A Computed Join Container allows you to combine data from two containers, which can be from the same source datastore or different source datastores (e.g., a database table vs. a file system container). You can choose the join type (Inner, Left, Right, or Full Outer) and apply transformations, filters, and custom queries to the joined result.

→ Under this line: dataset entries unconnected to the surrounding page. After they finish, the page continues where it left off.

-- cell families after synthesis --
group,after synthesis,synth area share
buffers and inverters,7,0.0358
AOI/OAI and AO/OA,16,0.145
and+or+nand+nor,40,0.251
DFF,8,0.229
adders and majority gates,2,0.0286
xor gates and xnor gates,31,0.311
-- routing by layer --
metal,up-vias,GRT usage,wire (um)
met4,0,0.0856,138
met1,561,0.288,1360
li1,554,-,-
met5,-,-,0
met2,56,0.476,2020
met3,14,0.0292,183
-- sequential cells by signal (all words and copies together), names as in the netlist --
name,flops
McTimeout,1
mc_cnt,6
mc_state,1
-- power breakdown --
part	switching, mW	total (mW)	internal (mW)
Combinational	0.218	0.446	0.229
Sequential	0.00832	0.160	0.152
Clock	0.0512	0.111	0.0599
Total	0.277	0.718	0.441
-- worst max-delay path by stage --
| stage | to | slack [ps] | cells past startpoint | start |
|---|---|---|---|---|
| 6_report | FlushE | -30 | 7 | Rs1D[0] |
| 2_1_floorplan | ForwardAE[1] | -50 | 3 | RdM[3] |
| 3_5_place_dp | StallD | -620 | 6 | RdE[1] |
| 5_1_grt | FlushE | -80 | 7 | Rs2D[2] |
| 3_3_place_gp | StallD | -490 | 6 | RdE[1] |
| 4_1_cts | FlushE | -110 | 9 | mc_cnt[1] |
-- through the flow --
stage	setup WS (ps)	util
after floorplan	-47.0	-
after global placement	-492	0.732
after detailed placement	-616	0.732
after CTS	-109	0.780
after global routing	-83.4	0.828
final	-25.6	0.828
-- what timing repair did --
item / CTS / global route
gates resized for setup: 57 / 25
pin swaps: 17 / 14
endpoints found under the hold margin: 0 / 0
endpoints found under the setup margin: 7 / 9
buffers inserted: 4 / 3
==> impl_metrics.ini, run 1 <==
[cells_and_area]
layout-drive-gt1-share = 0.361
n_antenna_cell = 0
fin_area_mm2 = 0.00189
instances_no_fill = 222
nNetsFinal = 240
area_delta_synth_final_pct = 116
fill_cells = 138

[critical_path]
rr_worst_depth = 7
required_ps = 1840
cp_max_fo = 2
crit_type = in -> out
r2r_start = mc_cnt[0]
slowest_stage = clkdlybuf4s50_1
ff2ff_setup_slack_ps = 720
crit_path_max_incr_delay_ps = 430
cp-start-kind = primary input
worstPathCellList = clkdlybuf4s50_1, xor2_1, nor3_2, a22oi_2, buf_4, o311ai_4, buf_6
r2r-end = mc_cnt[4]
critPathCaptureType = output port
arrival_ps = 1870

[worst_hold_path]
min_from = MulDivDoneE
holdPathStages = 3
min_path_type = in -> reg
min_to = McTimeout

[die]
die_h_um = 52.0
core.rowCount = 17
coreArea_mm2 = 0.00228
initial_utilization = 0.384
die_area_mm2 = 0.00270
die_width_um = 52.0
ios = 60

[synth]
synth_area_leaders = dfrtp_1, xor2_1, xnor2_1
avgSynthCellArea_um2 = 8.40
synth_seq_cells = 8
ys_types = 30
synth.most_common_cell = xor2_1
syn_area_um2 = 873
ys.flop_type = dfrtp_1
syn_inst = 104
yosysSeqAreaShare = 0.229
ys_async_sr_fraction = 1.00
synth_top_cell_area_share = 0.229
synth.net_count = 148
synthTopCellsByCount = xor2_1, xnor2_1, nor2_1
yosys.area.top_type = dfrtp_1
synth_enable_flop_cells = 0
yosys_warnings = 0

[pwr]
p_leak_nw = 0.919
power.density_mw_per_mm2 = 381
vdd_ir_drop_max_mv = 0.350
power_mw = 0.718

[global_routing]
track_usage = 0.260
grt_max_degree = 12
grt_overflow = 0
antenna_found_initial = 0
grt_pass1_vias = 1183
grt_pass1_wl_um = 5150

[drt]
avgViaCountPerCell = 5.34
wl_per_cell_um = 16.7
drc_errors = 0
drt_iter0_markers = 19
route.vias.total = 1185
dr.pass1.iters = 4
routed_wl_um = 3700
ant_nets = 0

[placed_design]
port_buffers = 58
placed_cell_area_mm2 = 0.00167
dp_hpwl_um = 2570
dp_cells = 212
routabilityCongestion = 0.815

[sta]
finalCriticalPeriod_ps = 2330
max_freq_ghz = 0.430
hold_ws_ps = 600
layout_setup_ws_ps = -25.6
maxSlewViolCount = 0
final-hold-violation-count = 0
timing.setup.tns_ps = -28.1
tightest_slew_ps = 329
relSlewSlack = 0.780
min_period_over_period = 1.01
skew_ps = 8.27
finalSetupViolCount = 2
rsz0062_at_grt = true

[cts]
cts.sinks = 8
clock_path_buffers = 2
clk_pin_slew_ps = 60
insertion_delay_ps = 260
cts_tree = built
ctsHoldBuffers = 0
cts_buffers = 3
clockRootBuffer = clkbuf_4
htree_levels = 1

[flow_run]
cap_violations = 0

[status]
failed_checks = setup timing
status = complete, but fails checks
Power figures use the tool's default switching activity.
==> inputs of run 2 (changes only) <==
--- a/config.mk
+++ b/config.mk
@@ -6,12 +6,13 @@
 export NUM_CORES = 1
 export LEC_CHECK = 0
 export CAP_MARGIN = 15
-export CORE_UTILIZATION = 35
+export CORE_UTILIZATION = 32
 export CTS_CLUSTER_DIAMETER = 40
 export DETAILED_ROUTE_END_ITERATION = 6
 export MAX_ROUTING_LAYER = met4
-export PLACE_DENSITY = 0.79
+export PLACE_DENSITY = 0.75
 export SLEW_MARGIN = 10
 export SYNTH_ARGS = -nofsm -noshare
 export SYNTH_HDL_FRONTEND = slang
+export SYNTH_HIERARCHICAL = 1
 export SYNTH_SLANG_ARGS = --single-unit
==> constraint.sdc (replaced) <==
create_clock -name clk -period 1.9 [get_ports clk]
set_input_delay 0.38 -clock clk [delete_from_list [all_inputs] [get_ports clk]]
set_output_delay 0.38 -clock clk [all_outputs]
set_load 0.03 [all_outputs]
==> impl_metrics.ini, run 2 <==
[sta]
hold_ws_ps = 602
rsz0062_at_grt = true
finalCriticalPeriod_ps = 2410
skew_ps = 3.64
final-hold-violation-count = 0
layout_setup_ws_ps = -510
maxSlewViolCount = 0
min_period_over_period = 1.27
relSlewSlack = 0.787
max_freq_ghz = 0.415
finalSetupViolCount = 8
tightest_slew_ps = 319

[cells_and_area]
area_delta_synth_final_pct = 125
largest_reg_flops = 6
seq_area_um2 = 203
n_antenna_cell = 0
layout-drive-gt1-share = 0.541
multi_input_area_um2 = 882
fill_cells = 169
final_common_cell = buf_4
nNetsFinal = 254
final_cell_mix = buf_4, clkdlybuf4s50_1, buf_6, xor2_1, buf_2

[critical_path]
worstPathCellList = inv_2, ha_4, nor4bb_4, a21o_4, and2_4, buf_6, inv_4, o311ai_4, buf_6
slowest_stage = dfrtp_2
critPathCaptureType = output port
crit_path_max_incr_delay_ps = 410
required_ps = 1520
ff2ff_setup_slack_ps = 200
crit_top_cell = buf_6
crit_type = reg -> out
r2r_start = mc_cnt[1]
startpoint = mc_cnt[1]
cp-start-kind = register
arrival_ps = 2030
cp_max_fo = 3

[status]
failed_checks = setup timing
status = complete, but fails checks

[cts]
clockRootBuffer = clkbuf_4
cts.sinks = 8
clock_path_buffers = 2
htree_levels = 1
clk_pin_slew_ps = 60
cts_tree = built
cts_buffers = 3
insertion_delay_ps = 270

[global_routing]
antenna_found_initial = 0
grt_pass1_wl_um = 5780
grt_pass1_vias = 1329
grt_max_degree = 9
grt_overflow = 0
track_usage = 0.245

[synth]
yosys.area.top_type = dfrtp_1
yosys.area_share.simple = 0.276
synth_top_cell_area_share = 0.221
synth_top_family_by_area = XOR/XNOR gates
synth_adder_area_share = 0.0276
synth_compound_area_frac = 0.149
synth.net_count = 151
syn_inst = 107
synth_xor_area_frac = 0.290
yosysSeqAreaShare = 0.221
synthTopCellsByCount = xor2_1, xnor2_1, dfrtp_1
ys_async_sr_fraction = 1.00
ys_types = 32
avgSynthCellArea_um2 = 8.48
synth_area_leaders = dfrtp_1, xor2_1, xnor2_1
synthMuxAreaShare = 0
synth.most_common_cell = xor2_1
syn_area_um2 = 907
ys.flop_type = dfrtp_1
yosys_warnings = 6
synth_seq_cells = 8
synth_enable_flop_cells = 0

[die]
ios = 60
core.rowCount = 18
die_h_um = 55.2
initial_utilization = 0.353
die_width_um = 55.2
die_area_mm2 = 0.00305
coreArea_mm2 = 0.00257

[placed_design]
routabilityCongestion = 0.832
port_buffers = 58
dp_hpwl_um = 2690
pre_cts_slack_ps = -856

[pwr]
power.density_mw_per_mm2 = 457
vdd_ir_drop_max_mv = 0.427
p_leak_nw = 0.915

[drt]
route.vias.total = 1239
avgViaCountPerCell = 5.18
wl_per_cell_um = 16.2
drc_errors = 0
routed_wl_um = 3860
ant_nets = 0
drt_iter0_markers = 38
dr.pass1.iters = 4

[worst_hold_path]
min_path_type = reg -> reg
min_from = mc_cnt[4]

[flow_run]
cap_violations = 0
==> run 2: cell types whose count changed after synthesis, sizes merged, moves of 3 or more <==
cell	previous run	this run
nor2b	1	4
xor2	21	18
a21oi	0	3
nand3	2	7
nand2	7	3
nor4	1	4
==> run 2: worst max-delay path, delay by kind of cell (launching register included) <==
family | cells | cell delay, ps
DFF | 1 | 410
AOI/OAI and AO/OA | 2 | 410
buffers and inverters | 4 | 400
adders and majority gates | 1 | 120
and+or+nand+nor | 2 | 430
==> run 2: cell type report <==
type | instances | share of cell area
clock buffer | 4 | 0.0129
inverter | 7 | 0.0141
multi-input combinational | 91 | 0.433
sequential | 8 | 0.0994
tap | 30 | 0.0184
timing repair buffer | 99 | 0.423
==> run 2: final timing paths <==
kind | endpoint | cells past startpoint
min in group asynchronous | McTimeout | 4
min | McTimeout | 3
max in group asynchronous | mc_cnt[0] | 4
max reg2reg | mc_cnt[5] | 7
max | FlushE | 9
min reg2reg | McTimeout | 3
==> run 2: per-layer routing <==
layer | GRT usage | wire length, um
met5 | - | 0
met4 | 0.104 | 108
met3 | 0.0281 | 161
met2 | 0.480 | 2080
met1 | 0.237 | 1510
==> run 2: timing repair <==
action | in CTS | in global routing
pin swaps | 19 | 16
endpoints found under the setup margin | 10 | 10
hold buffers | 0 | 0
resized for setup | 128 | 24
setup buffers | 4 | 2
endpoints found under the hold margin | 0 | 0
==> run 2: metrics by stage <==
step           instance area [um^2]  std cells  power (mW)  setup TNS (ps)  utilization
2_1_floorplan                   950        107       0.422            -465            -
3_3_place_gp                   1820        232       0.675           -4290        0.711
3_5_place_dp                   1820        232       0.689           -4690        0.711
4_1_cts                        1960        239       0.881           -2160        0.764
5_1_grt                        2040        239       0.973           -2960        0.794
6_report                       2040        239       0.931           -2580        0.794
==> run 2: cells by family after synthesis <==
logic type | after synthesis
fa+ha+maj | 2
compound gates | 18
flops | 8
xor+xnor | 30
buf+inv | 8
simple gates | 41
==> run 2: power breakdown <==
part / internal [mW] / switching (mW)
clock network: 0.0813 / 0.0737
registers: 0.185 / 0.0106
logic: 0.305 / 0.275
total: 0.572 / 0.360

This feature is useful when you want to:

  • Merge information from multiple source datastores into a single dataset.

  • Perform cross-datastore analysis (e.g., JDBC tables with DFS files).

  • Apply Spark SQL transformations and filters on top of the joined data.

Let's get started 🚀

How It Works

The Add Computed Join form consists of:

REF. FIELDS DESCRIPTION
1 Name The unique name for your computed join container.
2 Join Type Choose one of the following:
• Inner Join: Keeps only rows with matching keys in both containers.
• Left Join: Keeps all rows from the left container, matching rows from the right.
• Right Join: Keeps all rows from the right container, matching rows from the left.
• Full Outer Join: Keeps all rows from both containers.
3 Left Reference • Datastore: Source datastore where the computed join container will be created.
• Container: The left container to join.
• Field: The key (column) to join on.
• Prefix: A label (e.g., left) applied to all columns from this container.
4 Right Reference • Datastore: Source datastore containing the second container.
• Container: The right container to join.
• Field: The key (column) to join on.
• Prefix: A label (e.g., right) applied to all columns from this container.
5 Select Expression A list of columns to include in the result. Columns are automatically prefixed (e.g., left_name, right_name) to avoid conflicts.
6 Filter Clause (WHERE) Additional filters applied to the join result.

computed-join

Example Use Case

Scenario

We want to join:

  • Left Container: customers
  • Right Container: orders
  • Join Key: customer_id
  • Join Type: Left Join
  • Prefixes: cust_ and order_

Input Tables

customers

customer_id name city
1 Alice Berlin
2 Bob London
3 Charlie Paris

orders

order_id customer_id product
101 1 Laptop
102 1 Mouse
103 2 Keyboard

Joined Result (Left Join)

cust_customer_id cust_name cust_city order_order_id order_product
1 Alice Berlin 101 Laptop
1 Alice Berlin 102 Mouse
2 Bob London 103 Keyboard
3 Charlie Paris NULL NULL

Visual Diagram

+------------+                 +--------+
| customers  |    LEFT JOIN    | orders |
+------------+ <-------------> +--------+
    |                               |
    +-- customer_id = customer_id --+

API Example

Endpoint

Post: /api/containers

Expected response: 200 OK


{
    "container_type": "computed_join",
    "name": "customer_orders_join",
    "select_clause": "cust_customer_id, cust_name, cust_city, order_order_id, order_product",
    "where_clause": null,
    "left_join_field_name": "customer_id",
    "left_prefix": "cust",
    "right_join_field_name": "customer_id",
    "right_prefix": "order",
    "join_type": "left",
    "left_container_id": 101,
    "right_container_id": 202
}

Tips

  • Always set prefixes to avoid column name collisions.
  • Use Select Expression to choose only the columns you need.
  • Apply Filter Clause for better performance by reducing unnecessary data.
  • Test the join type with sample data to verify expected behavior.